What appears from the first line of the data below through the line containing "export LEC_CHECK = 0", both included, should be copied exactly, and nothing else.

The input:
◇ ◇ ◇ ◇ ◇
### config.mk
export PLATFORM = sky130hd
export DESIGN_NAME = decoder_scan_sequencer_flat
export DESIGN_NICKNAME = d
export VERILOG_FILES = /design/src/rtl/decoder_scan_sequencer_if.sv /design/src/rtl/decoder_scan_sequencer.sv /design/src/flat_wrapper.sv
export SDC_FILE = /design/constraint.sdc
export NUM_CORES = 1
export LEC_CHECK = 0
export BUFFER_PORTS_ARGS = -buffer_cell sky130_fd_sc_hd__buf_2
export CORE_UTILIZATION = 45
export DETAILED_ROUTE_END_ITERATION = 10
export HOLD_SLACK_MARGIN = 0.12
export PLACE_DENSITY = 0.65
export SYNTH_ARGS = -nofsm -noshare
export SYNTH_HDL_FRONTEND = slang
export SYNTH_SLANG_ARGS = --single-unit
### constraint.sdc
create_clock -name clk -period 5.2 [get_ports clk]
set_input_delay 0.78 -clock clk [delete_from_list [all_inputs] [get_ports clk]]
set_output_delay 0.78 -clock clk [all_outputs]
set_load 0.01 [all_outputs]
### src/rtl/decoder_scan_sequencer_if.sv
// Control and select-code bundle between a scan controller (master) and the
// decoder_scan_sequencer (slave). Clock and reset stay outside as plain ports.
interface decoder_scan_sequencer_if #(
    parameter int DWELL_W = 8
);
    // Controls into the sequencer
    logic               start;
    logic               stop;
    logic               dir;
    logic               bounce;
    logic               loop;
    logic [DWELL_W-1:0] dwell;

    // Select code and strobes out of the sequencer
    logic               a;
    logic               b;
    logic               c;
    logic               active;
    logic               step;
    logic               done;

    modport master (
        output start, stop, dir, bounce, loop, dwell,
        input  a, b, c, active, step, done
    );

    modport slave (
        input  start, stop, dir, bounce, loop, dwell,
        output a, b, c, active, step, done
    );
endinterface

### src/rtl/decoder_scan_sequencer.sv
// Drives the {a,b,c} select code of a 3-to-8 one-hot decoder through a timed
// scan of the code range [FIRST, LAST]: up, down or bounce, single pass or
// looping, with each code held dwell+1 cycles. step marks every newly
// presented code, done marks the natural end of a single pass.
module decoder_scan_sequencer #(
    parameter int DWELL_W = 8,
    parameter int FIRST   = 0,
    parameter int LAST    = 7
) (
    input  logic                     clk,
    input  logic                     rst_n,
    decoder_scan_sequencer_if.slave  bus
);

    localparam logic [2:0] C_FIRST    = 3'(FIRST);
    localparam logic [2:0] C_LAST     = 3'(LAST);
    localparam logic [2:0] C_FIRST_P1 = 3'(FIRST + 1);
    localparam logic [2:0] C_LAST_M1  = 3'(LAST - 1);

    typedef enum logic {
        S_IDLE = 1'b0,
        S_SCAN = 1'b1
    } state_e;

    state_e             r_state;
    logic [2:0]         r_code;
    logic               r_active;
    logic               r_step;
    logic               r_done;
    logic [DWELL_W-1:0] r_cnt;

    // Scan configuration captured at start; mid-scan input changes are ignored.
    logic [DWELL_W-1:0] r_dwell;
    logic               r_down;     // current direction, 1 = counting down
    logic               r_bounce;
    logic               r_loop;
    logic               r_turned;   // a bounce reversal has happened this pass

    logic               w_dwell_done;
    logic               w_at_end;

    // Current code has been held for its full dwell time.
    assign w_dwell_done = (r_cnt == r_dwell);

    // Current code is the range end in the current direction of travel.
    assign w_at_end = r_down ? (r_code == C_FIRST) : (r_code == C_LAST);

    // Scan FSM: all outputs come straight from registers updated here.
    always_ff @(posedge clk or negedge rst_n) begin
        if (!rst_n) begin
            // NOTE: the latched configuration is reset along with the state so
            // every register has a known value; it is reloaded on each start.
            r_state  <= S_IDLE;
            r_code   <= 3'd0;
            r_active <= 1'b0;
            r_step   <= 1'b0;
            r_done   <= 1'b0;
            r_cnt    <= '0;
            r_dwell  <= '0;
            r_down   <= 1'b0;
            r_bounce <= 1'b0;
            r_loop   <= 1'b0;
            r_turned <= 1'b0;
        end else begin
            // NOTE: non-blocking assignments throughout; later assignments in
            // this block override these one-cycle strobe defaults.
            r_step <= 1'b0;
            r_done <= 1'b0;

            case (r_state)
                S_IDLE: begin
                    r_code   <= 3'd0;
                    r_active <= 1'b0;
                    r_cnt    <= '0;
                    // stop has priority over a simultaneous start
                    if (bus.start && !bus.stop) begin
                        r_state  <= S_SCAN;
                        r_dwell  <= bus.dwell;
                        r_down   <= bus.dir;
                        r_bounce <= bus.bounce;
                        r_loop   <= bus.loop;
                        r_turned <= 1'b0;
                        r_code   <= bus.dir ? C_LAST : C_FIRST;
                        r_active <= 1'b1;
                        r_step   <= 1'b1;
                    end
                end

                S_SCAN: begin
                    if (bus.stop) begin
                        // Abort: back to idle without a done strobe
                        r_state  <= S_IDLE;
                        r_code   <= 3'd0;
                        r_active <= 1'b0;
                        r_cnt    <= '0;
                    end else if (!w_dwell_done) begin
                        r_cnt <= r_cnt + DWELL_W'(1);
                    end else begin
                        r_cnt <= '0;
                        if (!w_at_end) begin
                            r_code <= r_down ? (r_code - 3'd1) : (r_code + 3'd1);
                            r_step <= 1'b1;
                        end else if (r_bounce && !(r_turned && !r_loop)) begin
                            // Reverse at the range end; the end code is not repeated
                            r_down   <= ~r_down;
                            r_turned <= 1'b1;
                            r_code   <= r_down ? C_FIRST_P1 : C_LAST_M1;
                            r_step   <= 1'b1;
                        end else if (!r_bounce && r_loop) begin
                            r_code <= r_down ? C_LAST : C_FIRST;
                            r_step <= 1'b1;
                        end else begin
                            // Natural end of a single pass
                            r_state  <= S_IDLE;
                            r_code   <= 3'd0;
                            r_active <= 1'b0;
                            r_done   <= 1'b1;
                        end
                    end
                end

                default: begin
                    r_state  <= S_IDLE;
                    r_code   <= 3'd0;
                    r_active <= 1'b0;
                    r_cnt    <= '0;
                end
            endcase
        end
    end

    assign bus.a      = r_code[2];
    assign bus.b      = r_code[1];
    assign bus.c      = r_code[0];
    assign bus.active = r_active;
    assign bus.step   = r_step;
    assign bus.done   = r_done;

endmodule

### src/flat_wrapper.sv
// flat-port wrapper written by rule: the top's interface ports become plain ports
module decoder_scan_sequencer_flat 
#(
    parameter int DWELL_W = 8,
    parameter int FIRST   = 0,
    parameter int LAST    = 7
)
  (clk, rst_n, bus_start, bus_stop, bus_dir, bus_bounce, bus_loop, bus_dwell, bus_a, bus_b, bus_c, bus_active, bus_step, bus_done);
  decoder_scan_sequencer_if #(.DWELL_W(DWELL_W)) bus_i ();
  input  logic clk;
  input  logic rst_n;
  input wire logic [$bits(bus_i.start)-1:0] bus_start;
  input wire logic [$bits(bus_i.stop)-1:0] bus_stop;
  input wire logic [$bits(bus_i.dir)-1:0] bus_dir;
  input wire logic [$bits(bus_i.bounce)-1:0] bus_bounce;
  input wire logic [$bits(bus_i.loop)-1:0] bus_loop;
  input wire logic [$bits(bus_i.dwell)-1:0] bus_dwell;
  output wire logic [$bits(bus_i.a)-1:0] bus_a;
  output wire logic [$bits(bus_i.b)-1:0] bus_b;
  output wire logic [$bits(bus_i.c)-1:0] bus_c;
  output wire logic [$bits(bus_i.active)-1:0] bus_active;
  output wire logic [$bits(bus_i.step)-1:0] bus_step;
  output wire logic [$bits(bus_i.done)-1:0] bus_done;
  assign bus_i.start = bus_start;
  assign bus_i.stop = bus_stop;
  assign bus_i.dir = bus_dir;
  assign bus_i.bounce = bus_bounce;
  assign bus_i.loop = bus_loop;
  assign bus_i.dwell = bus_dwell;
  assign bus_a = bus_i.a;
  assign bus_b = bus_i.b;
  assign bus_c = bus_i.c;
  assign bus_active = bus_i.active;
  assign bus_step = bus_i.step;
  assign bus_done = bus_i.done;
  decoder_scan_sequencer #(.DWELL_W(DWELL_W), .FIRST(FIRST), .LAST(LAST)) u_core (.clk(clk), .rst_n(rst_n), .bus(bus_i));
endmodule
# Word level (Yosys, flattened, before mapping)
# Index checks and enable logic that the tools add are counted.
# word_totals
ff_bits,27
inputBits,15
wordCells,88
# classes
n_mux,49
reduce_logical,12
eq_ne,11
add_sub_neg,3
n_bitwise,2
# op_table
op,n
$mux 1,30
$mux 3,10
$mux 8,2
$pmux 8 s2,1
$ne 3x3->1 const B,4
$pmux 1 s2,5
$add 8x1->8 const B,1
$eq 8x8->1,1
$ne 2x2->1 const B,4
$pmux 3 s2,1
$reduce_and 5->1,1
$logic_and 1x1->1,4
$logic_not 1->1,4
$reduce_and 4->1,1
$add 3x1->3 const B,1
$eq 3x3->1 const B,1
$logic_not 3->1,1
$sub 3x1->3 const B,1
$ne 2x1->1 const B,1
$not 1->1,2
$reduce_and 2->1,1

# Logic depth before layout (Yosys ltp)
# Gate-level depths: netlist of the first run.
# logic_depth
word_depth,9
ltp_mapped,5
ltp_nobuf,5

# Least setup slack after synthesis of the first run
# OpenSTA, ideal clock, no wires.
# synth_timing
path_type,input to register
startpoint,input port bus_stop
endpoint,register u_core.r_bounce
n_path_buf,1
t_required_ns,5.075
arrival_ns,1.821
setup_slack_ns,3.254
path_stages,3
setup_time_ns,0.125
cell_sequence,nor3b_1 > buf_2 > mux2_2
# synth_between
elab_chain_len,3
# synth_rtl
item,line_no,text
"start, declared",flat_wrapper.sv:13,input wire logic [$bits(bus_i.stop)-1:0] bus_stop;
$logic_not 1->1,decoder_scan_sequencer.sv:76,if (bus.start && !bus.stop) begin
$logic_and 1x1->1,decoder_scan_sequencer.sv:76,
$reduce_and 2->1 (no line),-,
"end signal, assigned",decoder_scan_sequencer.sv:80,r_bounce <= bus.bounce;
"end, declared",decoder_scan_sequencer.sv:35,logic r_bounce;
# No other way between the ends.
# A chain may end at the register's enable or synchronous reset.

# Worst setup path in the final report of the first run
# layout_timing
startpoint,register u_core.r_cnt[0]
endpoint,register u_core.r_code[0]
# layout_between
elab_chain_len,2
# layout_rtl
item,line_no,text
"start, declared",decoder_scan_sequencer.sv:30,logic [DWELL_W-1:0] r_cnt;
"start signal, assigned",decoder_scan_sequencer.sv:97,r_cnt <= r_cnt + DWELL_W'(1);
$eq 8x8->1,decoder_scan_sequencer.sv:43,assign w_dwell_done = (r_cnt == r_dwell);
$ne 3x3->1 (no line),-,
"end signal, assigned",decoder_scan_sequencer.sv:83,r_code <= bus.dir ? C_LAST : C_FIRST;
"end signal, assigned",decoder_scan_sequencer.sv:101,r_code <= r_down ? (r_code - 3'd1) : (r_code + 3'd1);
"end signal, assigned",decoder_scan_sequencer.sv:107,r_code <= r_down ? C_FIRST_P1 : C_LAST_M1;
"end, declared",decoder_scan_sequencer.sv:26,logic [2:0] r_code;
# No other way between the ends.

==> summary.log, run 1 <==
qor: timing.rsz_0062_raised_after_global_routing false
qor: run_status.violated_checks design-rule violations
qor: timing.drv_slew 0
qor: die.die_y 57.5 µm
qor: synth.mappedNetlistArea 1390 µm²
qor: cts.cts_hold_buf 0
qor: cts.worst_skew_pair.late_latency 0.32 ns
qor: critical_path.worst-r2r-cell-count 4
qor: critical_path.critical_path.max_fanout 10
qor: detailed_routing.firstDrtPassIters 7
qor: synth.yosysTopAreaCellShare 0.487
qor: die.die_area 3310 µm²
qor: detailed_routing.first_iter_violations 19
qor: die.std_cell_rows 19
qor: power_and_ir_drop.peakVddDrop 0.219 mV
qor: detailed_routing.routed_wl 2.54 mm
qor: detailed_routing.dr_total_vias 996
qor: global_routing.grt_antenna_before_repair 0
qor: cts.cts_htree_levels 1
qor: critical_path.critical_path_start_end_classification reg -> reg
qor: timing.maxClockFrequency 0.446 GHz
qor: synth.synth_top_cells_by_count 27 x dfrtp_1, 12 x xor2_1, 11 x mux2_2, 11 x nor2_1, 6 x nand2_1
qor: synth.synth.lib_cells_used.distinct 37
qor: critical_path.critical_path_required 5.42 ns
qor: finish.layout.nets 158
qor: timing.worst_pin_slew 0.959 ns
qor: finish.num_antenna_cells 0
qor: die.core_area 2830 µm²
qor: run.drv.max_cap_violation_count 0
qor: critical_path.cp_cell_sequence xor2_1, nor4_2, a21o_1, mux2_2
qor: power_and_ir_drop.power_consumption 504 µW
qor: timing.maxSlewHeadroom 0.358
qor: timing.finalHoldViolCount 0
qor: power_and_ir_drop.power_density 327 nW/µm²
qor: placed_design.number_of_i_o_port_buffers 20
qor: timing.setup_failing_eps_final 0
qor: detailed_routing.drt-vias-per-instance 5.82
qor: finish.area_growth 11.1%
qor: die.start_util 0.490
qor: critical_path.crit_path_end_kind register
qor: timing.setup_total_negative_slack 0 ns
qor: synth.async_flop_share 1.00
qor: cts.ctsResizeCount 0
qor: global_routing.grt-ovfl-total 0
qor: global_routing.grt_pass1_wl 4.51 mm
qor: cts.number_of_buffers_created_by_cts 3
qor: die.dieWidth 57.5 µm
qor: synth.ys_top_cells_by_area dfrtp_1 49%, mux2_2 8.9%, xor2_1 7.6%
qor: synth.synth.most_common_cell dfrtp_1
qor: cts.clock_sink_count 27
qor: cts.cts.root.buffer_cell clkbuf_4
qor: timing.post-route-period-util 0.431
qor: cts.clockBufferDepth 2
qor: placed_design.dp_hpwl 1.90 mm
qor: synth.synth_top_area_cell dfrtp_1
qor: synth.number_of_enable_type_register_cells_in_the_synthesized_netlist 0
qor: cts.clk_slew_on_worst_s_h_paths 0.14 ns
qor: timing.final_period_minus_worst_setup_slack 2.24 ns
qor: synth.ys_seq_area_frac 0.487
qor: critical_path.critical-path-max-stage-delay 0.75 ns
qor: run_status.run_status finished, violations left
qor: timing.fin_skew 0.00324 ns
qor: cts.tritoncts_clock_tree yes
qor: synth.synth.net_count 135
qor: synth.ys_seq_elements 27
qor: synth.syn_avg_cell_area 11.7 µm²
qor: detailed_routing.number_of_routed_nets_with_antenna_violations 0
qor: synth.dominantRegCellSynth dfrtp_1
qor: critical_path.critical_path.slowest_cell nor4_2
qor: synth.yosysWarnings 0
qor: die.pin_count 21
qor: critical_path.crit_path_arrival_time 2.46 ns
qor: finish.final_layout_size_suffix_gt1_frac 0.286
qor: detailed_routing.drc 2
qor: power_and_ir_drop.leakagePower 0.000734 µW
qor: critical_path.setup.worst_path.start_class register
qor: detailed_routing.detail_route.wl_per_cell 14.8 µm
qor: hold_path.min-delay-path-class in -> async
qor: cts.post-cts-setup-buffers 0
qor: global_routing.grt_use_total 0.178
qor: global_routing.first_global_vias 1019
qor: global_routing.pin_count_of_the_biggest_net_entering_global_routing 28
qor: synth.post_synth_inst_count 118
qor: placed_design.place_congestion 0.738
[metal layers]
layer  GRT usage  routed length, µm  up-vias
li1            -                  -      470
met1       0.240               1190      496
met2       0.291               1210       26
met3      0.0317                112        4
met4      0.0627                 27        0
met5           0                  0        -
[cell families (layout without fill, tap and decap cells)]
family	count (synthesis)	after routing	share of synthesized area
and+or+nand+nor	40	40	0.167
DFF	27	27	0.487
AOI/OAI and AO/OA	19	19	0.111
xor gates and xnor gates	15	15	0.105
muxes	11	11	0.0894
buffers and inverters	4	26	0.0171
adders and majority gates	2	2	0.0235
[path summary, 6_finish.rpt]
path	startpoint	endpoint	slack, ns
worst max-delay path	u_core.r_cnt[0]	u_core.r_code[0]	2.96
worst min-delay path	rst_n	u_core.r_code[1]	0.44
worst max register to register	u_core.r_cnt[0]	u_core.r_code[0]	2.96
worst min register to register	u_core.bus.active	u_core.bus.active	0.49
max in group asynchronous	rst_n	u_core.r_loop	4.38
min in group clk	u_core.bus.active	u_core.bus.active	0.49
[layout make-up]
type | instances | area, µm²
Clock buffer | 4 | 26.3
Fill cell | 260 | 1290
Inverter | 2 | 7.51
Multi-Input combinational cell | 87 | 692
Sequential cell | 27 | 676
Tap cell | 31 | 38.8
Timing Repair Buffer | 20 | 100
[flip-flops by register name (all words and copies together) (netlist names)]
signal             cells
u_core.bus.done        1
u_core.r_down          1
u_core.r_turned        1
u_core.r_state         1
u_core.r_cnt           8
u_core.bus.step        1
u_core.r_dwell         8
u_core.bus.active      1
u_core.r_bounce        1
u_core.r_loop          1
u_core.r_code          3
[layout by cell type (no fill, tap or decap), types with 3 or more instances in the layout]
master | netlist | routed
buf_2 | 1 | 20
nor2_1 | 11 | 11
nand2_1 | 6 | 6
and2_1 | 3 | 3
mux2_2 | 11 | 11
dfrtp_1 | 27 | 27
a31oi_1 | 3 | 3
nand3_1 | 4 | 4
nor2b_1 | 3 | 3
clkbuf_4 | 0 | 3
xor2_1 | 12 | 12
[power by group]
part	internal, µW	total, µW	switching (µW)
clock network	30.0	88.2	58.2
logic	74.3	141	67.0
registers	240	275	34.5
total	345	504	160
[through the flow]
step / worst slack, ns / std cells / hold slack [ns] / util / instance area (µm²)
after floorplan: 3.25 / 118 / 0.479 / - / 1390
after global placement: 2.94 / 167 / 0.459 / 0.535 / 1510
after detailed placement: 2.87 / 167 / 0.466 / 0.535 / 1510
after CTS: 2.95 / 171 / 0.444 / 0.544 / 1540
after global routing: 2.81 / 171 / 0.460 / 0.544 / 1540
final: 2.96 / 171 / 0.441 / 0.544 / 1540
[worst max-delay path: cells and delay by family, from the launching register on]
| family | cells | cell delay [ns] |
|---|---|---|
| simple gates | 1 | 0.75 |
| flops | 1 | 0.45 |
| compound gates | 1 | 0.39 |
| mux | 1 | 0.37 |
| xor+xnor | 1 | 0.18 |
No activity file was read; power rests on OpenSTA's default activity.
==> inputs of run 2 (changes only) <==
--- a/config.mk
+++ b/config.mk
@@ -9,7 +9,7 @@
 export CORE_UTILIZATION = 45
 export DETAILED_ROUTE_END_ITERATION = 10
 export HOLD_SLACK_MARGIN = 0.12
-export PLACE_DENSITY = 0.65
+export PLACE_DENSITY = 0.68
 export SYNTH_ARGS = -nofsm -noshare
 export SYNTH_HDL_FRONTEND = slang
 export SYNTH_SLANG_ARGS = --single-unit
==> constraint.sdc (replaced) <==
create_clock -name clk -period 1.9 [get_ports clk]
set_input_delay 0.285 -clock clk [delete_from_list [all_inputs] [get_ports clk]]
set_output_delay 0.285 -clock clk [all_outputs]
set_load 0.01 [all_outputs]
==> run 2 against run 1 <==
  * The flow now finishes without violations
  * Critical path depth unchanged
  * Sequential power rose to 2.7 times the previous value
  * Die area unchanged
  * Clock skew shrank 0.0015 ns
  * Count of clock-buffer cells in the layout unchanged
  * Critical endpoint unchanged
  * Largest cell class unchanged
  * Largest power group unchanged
◇ ◇ ◇ ◇ ◇
Reply to the task:
### config.mk
export PLATFORM = sky130hd
export DESIGN_NAME = decoder_scan_sequencer_flat
export DESIGN_NICKNAME = d
export VERILOG_FILES = /design/src/rtl/decoder_scan_sequencer_if.sv /design/src/rtl/decoder_scan_sequencer.sv /design/src/flat_wrapper.sv
export SDC_FILE = /design/constraint.sdc
export NUM_CORES = 1
export LEC_CHECK = 0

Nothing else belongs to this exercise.